8 may 2016

KODOKUSHI


EL TRABAJO MÁS TRISTE DEL MUNDO


                 Tendría unos sesenta años cuando lo encontraron, tardaron más de un mes y si no fuera por el insoportable olor que se dejaba notar al pasar por su pequeño apartamento de apenas 35 metros cuadrados quizá hubieran tardado más. Siempre fue un hombre tranquilo, nunca causaba problemas, siempre sonreía y saludaba cortésmente a todos sus vecinos. Solía llevar siempre un par de bolsas de supermercado llenas con alimentos básicos, unas cajas de leche, un cartón de huevos. Un observador casual no se daría cuenta pero si se fijaba bien comprobaría que una espalda encorvada y castigada por la edad y la artrosis apenas notaba el peso de las mismas, rebotaban incluso si por accidente chocaban con algún barrote.

            Solía irse a la cama muy temprano, siempre cuando el sol se ponía “para respetar el orden natural de las cosas” decía. Llevaba cuatro meses sin suministro eléctrico.



            Por las mañanas se levantaba un poco antes del amanecer, le encantaba el frescor matutino, el añil del cielo cuando el astro rey rompe la noche y los últimos camiones de reparto dejan todo preparado para el estreno del nuevo día, aprovechaba para mojarse un poco la cara en la fuente de la plaza del mercado, el frío le recordaba que aún quedaba algo de vida en ese enjuto cuerpo suyo, le gustaba mirar al suelo.
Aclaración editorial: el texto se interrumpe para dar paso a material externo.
**config.mk**
```make
export PLATFORM = sky130hd
export DESIGN_NAME = apb_cmd_requester_flat
export DESIGN_NICKNAME = d
export VERILOG_FILES = /design/src/rtl/apb_cmd_requester_if.sv /design/src/rtl/apb_cmd_requester.sv /design/src/flat_wrapper.sv
export SDC_FILE = /design/constraint.sdc
export NUM_CORES = 1
export LEC_CHECK = 0
export CORE_ASPECT_RATIO = 0.7
export CORE_MARGIN = 2
export CORE_UTILIZATION = 39
export DETAILED_ROUTE_END_ITERATION = 7
export HOLD_SLACK_MARGIN = 0.03
export PLACE_DENSITY_LB_ADDON = 0.2
export SLEW_MARGIN = 10
export SYNTH_ARGS = -nofsm -noshare
export SYNTH_HDL_FRONTEND = slang
export SYNTH_SLANG_ARGS = --single-unit
```
**constraint.sdc**
```tcl
create_clock -name pclk -period 2.1 [get_ports pclk]
set_input_delay 0.21 -clock pclk [delete_from_list [all_inputs] [get_ports pclk]]
set_output_delay 0.21 -clock pclk [all_outputs]
set_load 0.05 [all_outputs]
```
A veces encontraba monedas sueltas, hasta de 50 yenes si se fijaba bien, pero eran las de menos. Cuando reunía las suficientes corría hasta la oficina de correos más cercana y compraba algunos sellos, y esa tarde, justo después de almorzar, o bueno, después de la hora de almorzar arrancaba una hoja de su viejo cuaderno amarillento y garabateaba algunas frases que dedicaba con todo su cariño a su amada hija, le decía que le gustaría volver a verla y que esperaba que el niño estuviera bien, que no dejara que se portase mal y llevase siempre las tareas echas. También le decía que no se preocupara por el que iba tirando. Se despidió diciendo que le diera un beso muy grande a su madre y que aún la quería como el primer día, luego besaba la carta y la introducía en el buzón rojo de la esquina.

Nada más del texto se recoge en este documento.